Normothermic Coronary Perfusion during Aortic Valve Replacement

1978 
Abstract Normothermic coronary perfusion was used in 121 patients undergoing aortic valve replacement from 1969 to 1976. Isolated aortic valve replacement was performed in 69% of the patients (84/121), and 31% (37/121) had combined procedures consisting of aortocoronary bypass, mitral valve replacement or repair, or ascending aortic aneurysm resection in conjunction with aortic valve replacement. The left ventricle was vented in all. Sinus rhythm was maintained in 105 patients, but spontaneous fibrillation persisted in 16. Postbypass hemodynamic data indicated satisfactory ventricular performance, and postoperative morbidity and mortality were low. Postoperative myocardial infarction (new Q waves, loss of R waves, persistent S-T and T wave changes) or a serum glutamic oxaloacetic transaminase (SGOT) level of more than 100 units (colorimetric) occurred in 13% of isolated and 27% of combined procedures.

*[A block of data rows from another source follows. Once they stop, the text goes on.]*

===== config.mk =====
export PLATFORM = sky130hd
export DESIGN_NAME = sym_cn_rank_lut_flat
export DESIGN_NICKNAME = d
export VERILOG_FILES = /design/src/rtl/sym_cn_rank_lut_pkg.sv /design/src/rtl/sym_cn_rank_lut_if.sv /design/src/rtl/sym_cn_rank_lut_cn_rank_mem.sv /design/src/rtl/sym_cn_rank_lut.sv /design/src/flat_wrapper.sv
export SDC_FILE = /design/constraint.sdc
export NUM_CORES = 1
export LEC_CHECK = 0
export CORE_MARGIN = 2
export CORE_UTILIZATION = 64
export DETAILED_ROUTE_END_ITERATION = 10
export DONT_BUFFER_PORTS = 1
export GPL_TIMING_DRIVEN = 0
export PLACE_DENSITY_LB_ADDON = 0.15
export SYNTH_ARGS = -nofsm -noshare
export SYNTH_HDL_FRONTEND = slang
export SYNTH_SLANG_ARGS = --single-unit

===== constraint.sdc =====
create_clock -name sys_clk -period 1.4 [get_ports sys_clk]
set_input_delay 0.42 -clock sys_clk [delete_from_list [all_inputs] [get_ports sys_clk]]
set_output_delay 0.42 -clock sys_clk [all_outputs]
set_load 0.005 [all_outputs]

===== src/rtl/sym_cn_rank_lut_pkg.sv =====
// Shared sizing for the check-node rank LUT core.
// Holds the default geometry and the page-width derivation.
package sym_cn_rank_lut_pkg;

  localparam int LUT_PORT_SIZE_DEF   = 2;
  localparam int ENTRY_ADDR_DEF      = 4;
  localparam int MULTI_FRAME_NUM_DEF = 2;
  localparam int NUM_PORTS           = 4;

  function automatic int page_width(input int entry_addr, input int frames);
    return entry_addr - $clog2(frames);
  endfunction

  localparam int PAGE_W_DEF = page_width(ENTRY_ADDR_DEF, MULTI_FRAME_NUM_DEF);

endpackage


===== src/rtl/sym_cn_rank_lut_if.sv =====
// Port bundle of the CN rank LUT: four read ports, frame select and the
// dual-bank table-update port.
interface sym_cn_rank_lut_if #(
  parameter int LUT_PORT_SIZE = sym_cn_rank_lut_pkg::LUT_PORT_SIZE_DEF,
  parameter int PAGE_W        = sym_cn_rank_lut_pkg::PAGE_W_DEF
);
  logic [LUT_PORT_SIZE-1:0] y0_in_A, y0_in_B, y0_in_C, y0_in_D;
  logic [LUT_PORT_SIZE-1:0] y1_in_A, y1_in_B, y1_in_C, y1_in_D;
  logic                     read_addr_offset;
  logic [LUT_PORT_SIZE-1:0] lut_data_A, lut_data_B, lut_data_C, lut_data_D;
  logic                     read_addr_offset_out;
  logic [LUT_PORT_SIZE-1:0] lut_in_bank0, lut_in_bank1;
  logic [PAGE_W-1:0]        page_write_addr;
  logic                     write_addr_offset;
  logic                     we;

  modport master (
    output y0_in_A, y0_in_B, y0_in_C, y0_in_D,
    output y1_in_A, y1_in_B, y1_in_C, y1_in_D,
    output read_addr_offset,
    output lut_in_bank0, lut_in_bank1, page_write_addr, write_addr_offset, we,
    input  lut_data_A, lut_data_B, lut_data_C, lut_data_D,
    input  read_addr_offset_out
  );

  modport slave (
    input  y0_in_A, y0_in_B, y0_in_C, y0_in_D,
    input  y1_in_A, y1_in_B, y1_in_C, y1_in_D,
    input  read_addr_offset,
    input  lut_in_bank0, lut_in_bank1, page_write_addr, write_addr_offset, we,
    output lut_data_A, lut_data_B, lut_data_C, lut_data_D,
    output read_addr_offset_out
  );
endinterface


===== src/rtl/sym_cn_rank_lut_cn_rank_mem.sv =====
// Dual-bank, two-frame rank memory: four asynchronous read ports and one
// write port that updates the same word of both banks together.
module cn_rank_mem
  import sym_cn_rank_lut_pkg::*;
#(
  parameter int LUT_PORT_SIZE = LUT_PORT_SIZE_DEF,
  parameter int ENTRY_ADDR    = ENTRY_ADDR_DEF,
  parameter int PAGE_W        = PAGE_W_DEF
) (
  input  logic                                    sys_clk,
  input  logic                                    rstn,
  input  logic                                    we,
  input  logic                                    wr_offset,
  input  logic [PAGE_W-1:0]                       wr_page,
  input  logic [LUT_PORT_SIZE-1:0]                wr_data0,
  input  logic [LUT_PORT_SIZE-1:0]                wr_data1,
  input  logic                                    rd_offset,
  input  logic [NUM_PORTS-1:0]                    rd_bank,
  input  logic [NUM_PORTS-1:0][PAGE_W-1:0]        rd_page,
  output logic [NUM_PORTS-1:0][LUT_PORT_SIZE-1:0] rd_data
);

  localparam int DEPTH = 2 ** ENTRY_ADDR;

  logic [LUT_PORT_SIZE-1:0] bank0 [DEPTH];
  logic [LUT_PORT_SIZE-1:0] bank1 [DEPTH];

  // Distributed RAM: contents survive reset, but updates are blocked while it is held.
  always_ff @(posedge sys_clk) begin
    if (rstn && we) begin
      bank0[{wr_offset, wr_page}] <= wr_data0;
      bank1[{wr_offset, wr_page}] <= wr_data1;
    end
  end

  for (genvar p = 0; p < NUM_PORTS; p++) begin : g_rd
    logic [ENTRY_ADDR-1:0] addr;
    assign addr       = {rd_offset, rd_page[p]};
    assign rd_data[p] = rd_bank[p] ? bank1[addr] : bank0[addr];
  end

endmodule


===== src/rtl/sym_cn_rank_lut.sv =====
// Check-node rank LUT core: folds each {y0,y1} pair into a bank/page address,
// reads the rank memory and registers the four results.
module sym_cn_rank_lut
  import sym_cn_rank_lut_pkg::*;
#(
  parameter int LUT_PORT_SIZE   = LUT_PORT_SIZE_DEF,
  parameter int ENTRY_ADDR      = ENTRY_ADDR_DEF,
  parameter int MULTI_FRAME_NUM = MULTI_FRAME_NUM_DEF
) (
  input  logic             sys_clk,
  input  logic             rstn,
  sym_cn_rank_lut_if.slave bus
);

  localparam int PAGE_W = ENTRY_ADDR - $clog2(MULTI_FRAME_NUM);

  if (2 * LUT_PORT_SIZE != PAGE_W + 1) begin : g_bad_geometry
    $error("sym_cn_rank_lut: 2*LUT_PORT_SIZE must equal PAGE_W+1");
  end
  if (MULTI_FRAME_NUM != 2) begin : g_bad_frames
    $error("sym_cn_rank_lut: MULTI_FRAME_NUM must be 2");
  end

  logic [NUM_PORTS-1:0][LUT_PORT_SIZE-1:0] y0, y1, rd_data, lut_q;
  logic [NUM_PORTS-1:0]                    rd_bank;
  logic [NUM_PORTS-1:0][PAGE_W-1:0]        rd_page;
  logic                                    offset_q;

  assign y0 = {bus.y0_in_D, bus.y0_in_C, bus.y0_in_B, bus.y0_in_A};
  assign y1 = {bus.y1_in_D, bus.y1_in_C, bus.y1_in_B, bus.y1_in_A};

  // Entry index {y0,y1}: its LSB picks the bank, the remaining bits form the page.
  for (genvar p = 0; p < NUM_PORTS; p++) begin : g_addr
    logic [2*LUT_PORT_SIZE-1:0] entry;
    assign entry      = {y0[p], y1[p]};
    assign rd_bank[p] = entry[0];
    assign rd_page[p] = entry[2*LUT_PORT_SIZE-1:1];
  end

  cn_rank_mem #(
    .LUT_PORT_SIZE (LUT_PORT_SIZE),
    .ENTRY_ADDR    (ENTRY_ADDR),
    .PAGE_W        (PAGE_W)
  ) u_mem (
    .sys_clk   (sys_clk),
    .rstn      (rstn),
    .we        (bus.we),
    .wr_offset (bus.write_addr_offset),
    .wr_page   (bus.page_write_addr),
    .wr_data0  (bus.lut_in_bank0),
    .wr_data1  (bus.lut_in_bank1),
    .rd_offset (bus.read_addr_offset),
    .rd_bank   (rd_bank),
    .rd_page   (rd_page),
    .rd_data   (rd_data)
  );

  always_ff @(posedge sys_clk or negedge rstn) begin
    if (!rstn) begin
      lut_q    <= '0;
      offset_q <= 1'b0;
    end else begin
      lut_q    <= rd_data;
      offset_q <= bus.read_addr_offset;
    end
  end

  assign bus.lut_data_A           = lut_q[0];
  assign bus.lut_data_B           = lut_q[1];
  assign bus.lut_data_C           = lut_q[2];
  assign bus.lut_data_D           = lut_q[3];
  assign bus.read_addr_offset_out = offset_q;

endmodule


===== src/flat_wrapper.sv =====
// flat-port wrapper written by rule: the top's interface ports become plain ports
module sym_cn_rank_lut_flat import sym_cn_rank_lut_pkg::*;
#(
  parameter int LUT_PORT_SIZE   = LUT_PORT_SIZE_DEF,
  parameter int ENTRY_ADDR      = ENTRY_ADDR_DEF,
  parameter int MULTI_FRAME_NUM = MULTI_FRAME_NUM_DEF
)
  (sys_clk, rstn, bus_y0_in_A, bus_y0_in_B, bus_y0_in_C, bus_y0_in_D, bus_y1_in_A, bus_y1_in_B, bus_y1_in_C, bus_y1_in_D, bus_read_addr_offset, bus_lut_in_bank0, bus_lut_in_bank1, bus_page_write_addr, bus_write_addr_offset, bus_we, bus_lut_data_A, bus_lut_data_B, bus_lut_data_C, bus_lut_data_D, bus_read_addr_offset_out);
  sym_cn_rank_lut_if #(.LUT_PORT_SIZE(LUT_PORT_SIZE), .PAGE_W(3)) bus_i ();
  input  logic sys_clk;
  input  logic rstn;
  input wire logic [$bits(bus_i.y0_in_A)-1:0] bus_y0_in_A;
  input wire logic [$bits(bus_i.y0_in_B)-1:0] bus_y0_in_B;
  input wire logic [$bits(bus_i.y0_in_C)-1:0] bus_y0_in_C;
  input wire logic [$bits(bus_i.y0_in_D)-1:0] bus_y0_in_D;
  input wire logic [$bits(bus_i.y1_in_A)-1:0] bus_y1_in_A;
  input wire logic [$bits(bus_i.y1_in_B)-1:0] bus_y1_in_B;
  input wire logic [$bits(bus_i.y1_in_C)-1:0] bus_y1_in_C;
  input wire logic [$bits(bus_i.y1_in_D)-1:0] bus_y1_in_D;
  input wire logic [$bits(bus_i.read_addr_offset)-1:0] bus_read_addr_offset;
  input wire logic [$bits(bus_i.lut_in_bank0)-1:0] bus_lut_in_bank0;
  input wire logic [$bits(bus_i.lut_in_bank1)-1:0] bus_lut_in_bank1;
  input wire logic [$bits(bus_i.page_write_addr)-1:0] bus_page_write_addr;
  input wire logic [$bits(bus_i.write_addr_offset)-1:0] bus_write_addr_offset;
  input wire logic [$bits(bus_i.we)-1:0] bus_we;
  output wire logic [$bits(bus_i.lut_data_A)-1:0] bus_lut_data_A;
  output wire logic [$bits(bus_i.lut_data_B)-1:0] bus_lut_data_B;
  output wire logic [$bits(bus_i.lut_data_C)-1:0] bus_lut_data_C;
  output wire logic [$bits(bus_i.lut_data_D)-1:0] bus_lut_data_D;
  output wire logic [$bits(bus_i.read_addr_offset_out)-1:0] bus_read_addr_offset_out;
  assign bus_i.y0_in_A = bus_y0_in_A;
  assign bus_i.y0_in_B = bus_y0_in_B;
  assign bus_i.y0_in_C = bus_y0_in_C;
  assign bus_i.y0_in_D = bus_y0_in_D;
  assign bus_i.y1_in_A = bus_y1_in_A;
  assign bus_i.y1_in_B = bus_y1_in_B;
  assign bus_i.y1_in_C = bus_y1_in_C;
  assign bus_i.y1_in_D = bus_y1_in_D;
  assign bus_i.read_addr_offset = bus_read_addr_offset;
  assign bus_i.lut_in_bank0 = bus_lut_in_bank0;
  assign bus_i.lut_in_bank1 = bus_lut_in_bank1;
  assign bus_i.page_write_addr = bus_page_write_addr;
  assign bus_i.write_addr_offset = bus_write_addr_offset;
  assign bus_i.we = bus_we;
  assign bus_lut_data_A = bus_i.lut_data_A;
  assign bus_lut_data_B = bus_i.lut_data_B;
  assign bus_lut_data_C = bus_i.lut_data_C;
  assign bus_lut_data_D = bus_i.lut_data_D;
  assign bus_read_addr_offset_out = bus_i.read_addr_offset_out;
  sym_cn_rank_lut #(.LUT_PORT_SIZE(LUT_PORT_SIZE), .ENTRY_ADDR(ENTRY_ADDR), .MULTI_FRAME_NUM(MULTI_FRAME_NUM)) u_core (.sys_clk(sys_clk), .rstn(rstn), .bus(bus_i));
endmodule

==> Implementation_results.wiki <==
{| class="wikitable"
! Metric !! Value
|-
| Global placement routability congestion || 1.01
|-
| Sink of the worst hold path || u_core.bus.read_addr_offset_out
|-
| Most common cell in the synthesized netlist || sky130_fd_sc_hd__mux2i_1
|-
| I/O pins || 37
|-
| Peak per-stage delay on the critical path || 460 ps
|-
| Worst path cell trace || mux2i_1 > a22oi_1 > and4b_1 > a31oi_1 > o311ai_1
|-
| Die Area || 0.00812 mm2
|-
| Flop2flop setup slack || -50 ps
|-
| Critical R2R Capture || u_core.bus.lut_data_C[1]
|-
| Total negative setup slack || -179 ps
|-
| Int Pwr || 3370 uW
|-
| Detailed placer's ending HPWL || between 9 and 10 mm
|-
| Pin count of the biggest net entering global routing || 17
|-
| Horizontal extent of the die || 90.1 um
|-
| Result of the run || complete, but fails checks
|-
| Vias in the first global route || 3607
|-
| Clock Tree Buf Depth || 2
|-
| Clock tree from TritonCTS || done
|-
| Maximum ir drop on the vdd rail || 0.859 mV
|-
| Synthesized area per cell || 11.9 um2
|-
| Initial core utilization || 65.7%
|-
| Leakage Power || 0.00202 uW
|-
| Start of the worst register-to-register path || u_core.u_mem.bank0[11][1]
|-
| CP max stage cell || sky130_fd_sc_hd__edfxtp_1
|-
| RSZ-0062 raised after global routing || yes
|-
| Combinational share of power || between 15 and 20%
|-
| Failing checks || setup timing
|-
| Leading cell types by count after synthesis || sky130_fd_sc_hd__mux2i_1, sky130_fd_sc_hd__edfxtp_1, sky130_fd_sc_hd__a22oi_1
|-
| Rel. slew slack || 61.3%
|-
| Drt total wl || between 10 and 15 mm
|-
| EDFF count, synth || 64
|-
| Number of vias after detailed routing || approximately 3.7k
|-
| Via density per instance || 7.23
|-
| Clock slew at the register clock pins of the worst setup and hold paths || around 80 ps
|-
| Number of CTS-inserted buffers || 9
|-
| Number of non-filler instances in the completed layout || approximately 510
|-
| Vertical die dimension || 90.1 um
|-
| Synth top area share || 40.5%
|-
| Global-route wire length before repair || 20.7 mm
|-
| Data required time of the critical path || 1620 ps
|-
| Setup ws final || -50.2 ps
|-
| Final period util || 104%
|-
| Critical path fanouts, max || 4
|-
| Post-detailed-route DRC marker count || 0
|-
| Clock latency on the worst-skew pair || between 300 and 400 ps
|-
| Pre-antenna DRT Iters || 5
|-
| Largest cells by area after synthesis || sky130_fd_sc_hd__edfxtp_1, sky130_fd_sc_hd__mux2i_1, sky130_fd_sc_hd__a22oi_1
|-
| Area of the mapped netlist || 0.00474 mm2
|-
| ANT nets after route || 0
|-
| Sw Ratio || 27.9%
|-
| Root Buffer Master || sky130_fd_sc_hd__clkbuf_8
|-
| Layout Area Growth over Synthesis || 8.57%
|-
| Post-synthesis net count || 425
|-
| Min-Delay Path Depth || 0
|-
| Final number of setup-violating endpoints || 6
|-
| Type of the worst min-delay path || input pin to flip-flop
|-
| Critical path start-end classification || flip-flop to flip-flop
|-
| Number of placed instances, taps included || slightly below 500
|-
| Share of synthesized registers carrying an async set or reset || 12.3%
|-
| Core Box Area || 0.00721 mm2
|-
| Sequential-to-total area share from yosys stat || between 40 and 50%
|-
| Path depth of the worst reg2reg path || 5
|-
| Sw power || 1300 uW
|-
| Max-slew violation count || 0
|-
| Worst hold path startpoint || bus_read_addr_offset
|-
| Number of warnings printed during yosys synthesis || 0
|-
| Count of inserted antenna diode cells || 0
|-
| WL per Instance || 26.8 um
|-
| Setup repair bufs after CTS || 0
|-
| Worst Tran Pin Value || approximately 580 ps
|-
| Post-synthesis sequential element count || 73
|-
| Hold Slack || 82.9 ps
|-
| TritonCTS sink count || 73
|-
| Most used flip-flop cell after synthesis || sky130_fd_sc_hd__edfxtp_1
|-
| Number of violations reported at the end of detailed-routing iteration 0 || 673
|-
| Combined global-route utilization of all metal layers || 34.4%
|-
| GRT overflow || 0
|-
| Number of rows created at floorplan || 31
|-
| Fraction of power consumed by the clock network || 32.0%
|-
| Antenna violations before repair || 0
|-
| Cell type with the largest total area after synthesis || sky130_fd_sc_hd__edfxtp_1
|-
| Final clock skew || 11.5 ps
|-
| Buffers on Ports || 0
|-
| Total Nets Final || 437
|-
| Max-Cap Viols || 0
|-
| Filler Cell Count || 524
|-
| F_max || 690 MHz
|-
| Power density relative to cell area || 908 mW/mm2
|-
| Endpoint type of the worst setup path || flip-flop
|-
| Synth unique cells || 27
|-
| Period minus WS final || 1450 ps
|-
| Critical Path AT || 1670 ps
|-
| Kind of launch point of the worst setup path || flip-flop
|-
| CTS HTree Levels || 3
|-
| Hold violation total from the final report || 0
|-
| Layout cells sized above 1 || 14.3%
|-
| Part of the power in registers || 52.6%
|-
| Number of instances in the synthesized netlist || 397
|}
-- stage by stage --
step | setup slack, ps | utilization (%) | instance area [um2] | power [uW]
after CTS | -3.03 | 70.7 | 5100 | 4600
after detailed placement | -302 | 68.0 | 4900 | 3170
after floorplan | -36.8 | - | 4780 | 3010
after global routing | -118 | 71.4 | 5150 | 4770
final | -50.2 | 71.4 | 5150 | 4680
after global placement | -387 | 68.0 | 4900 | 3160
-- kinds of logic after synthesis --
family	share of synthesized area [%]
buffers and inverters	6.07
AND/OR/NAND/NOR	10.2
flip-flops	45.3
AO/OA/AOI/OAI	11.5
multiplexers	27.0
-- state kept, by name, indices dropped and copies added, names as in the netlist --
| name | flops |
|---|---|
| u_core.bus.lut_data_D | 2 |
| u_core.bus.lut_data_B | 2 |
| u_core.u_mem.bank0 | 32 |
| u_core.bus.lut_data_A | 2 |
| u_core.bus.read_addr_offset_out | 1 |
| u_core.bus.lut_data_C | 2 |
| u_core.u_mem.bank1 | 32 |
-- power groups by stage --
stage               registers, uW  logic, uW  clock network [uW]
finish                       2460        720                1500
floorplan                    2500        509                   0
detailed placement           2510        660                   0
global route                 2470        748                1560
CTS                          2460        675                1470
global placement             2510        656                   0
-- cell type report --
type	count	area, um2	area share, %
multi-input cells	293	2380	46.3
clock buffers	9	124	2.41
flip-flops and latches	73	2150	41.7
well taps	99	124	2.41
plain buffers	31	315	6.12
clock inverters	7	47.5	0.923
repair buffers	1	10.0	0.194
-- metal layers --
metal  vias up  global-route usage (%)  routed length (um)  part of all wire [%]
met4         0                    10.9                 374                   2.7
li1       1585                       -                   -                     -
met1      1765                    49.5                5630                    41
met5         -                       0                   0                     0
met3        43                    7.88                1740                    13
met2       316                    52.0                6020                    44
-- placed cells by master, fill, tap and decap left out, types with 2 or more instances in the layout --
master and n:
sky130_fd_sc_hd__nand4b_1 7, sky130_fd_sc_hd__edfxtp_1 64, sky130_fd_sc_hd__buf_2 4, sky130_fd_sc_hd__dfrtp_1 9, sky130_fd_sc_hd__clkinvlp_4 4, sky130_fd_sc_hd__mux2i_1 128, sky130_fd_sc_hd__clkbuf_2 8, sky130_fd_sc_hd__and4b_1 6
sky130_fd_sc_hd__nor2_2 5, sky130_fd_sc_hd__clkbuf_1 2, sky130_fd_sc_hd__a31oi_1 10, sky130_fd_sc_hd__buf_8 9, sky130_fd_sc_hd__nand2_1 27, sky130_fd_sc_hd__nor2b_1 8, sky130_fd_sc_hd__a31oi_2 3, sky130_fd_sc_hd__and2_1 3
sky130_fd_sc_hd__nand3_1 6, sky130_fd_sc_hd__buf_6 4, sky130_fd_sc_hd__a22oi_1 49, sky130_fd_sc_hd__nand4_1 3, sky130_fd_sc_hd__nor2_1 12, sky130_fd_sc_hd__buf_12 3, sky130_fd_sc_hd__nand2b_1 4, sky130_fd_sc_hd__o311ai_1 4
sky130_fd_sc_hd__clkbuf_8 9, sky130_fd_sc_hd__a21oi_1 6, sky130_fd_sc_hd__o311ai_2 2, sky130_fd_sc_hd__nor3_1 3
-- how the worst max path moves through the flow --
stage / startpoint / to / slack [ps] / cells past startpoint
2_1_floorplan: bus_y0_in_A[0] / u_core.bus.lut_data_A[0] / -40 / 7
3_3_place_gp: bus_y1_in_D[1] / u_core.bus.lut_data_D[0] / -390 / 6
3_5_place_dp: bus_y1_in_D[1] / u_core.bus.lut_data_D[0] / -300 / 6
4_1_cts: u_core.u_mem.bank0[12][1] / u_core.bus.lut_data_B[1] / -3 / 5
5_1_grt: u_core.u_mem.bank0[10][0] / u_core.bus.lut_data_A[0] / -120 / 5
6_report: u_core.u_mem.bank0[11][1] / u_core.bus.lut_data_C[1] / -50 / 5
-- timing repair --
action	in CTS	in global routing
gates resized for setup	2	10
hold endpoints to repair	9	0
hold buffers	1	0
pin swaps	1	7
setup endpoints to repair	1	8
-- worst max-delay path, delay by kind of cell, from the launching register on --
kind	cells	cell delay, ps
simple gates	1	210
flops	1	460
compound gates	3	460
mux	1	190
Power figures use the tool's default switching activity.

In patients with electrocardiographic and SGOT changes suggesting myocardial damage and in those with persistent spontaneous fibrillation, coronary perfusion was technically unsatisfactory owing to either excessive flow, low flow, inability to perfuse the right coronary artery, or high perfusion pressures. Evidence of myocardial damage was absent when coronary perfusion was appropriately applied. In order to obtain satisfactory results with normothermic coronary perfusion, both coronary arteries must be perfused at total flow rates of 200 to 350 ml per minute and at mean pressures of less than 120 mm Hg.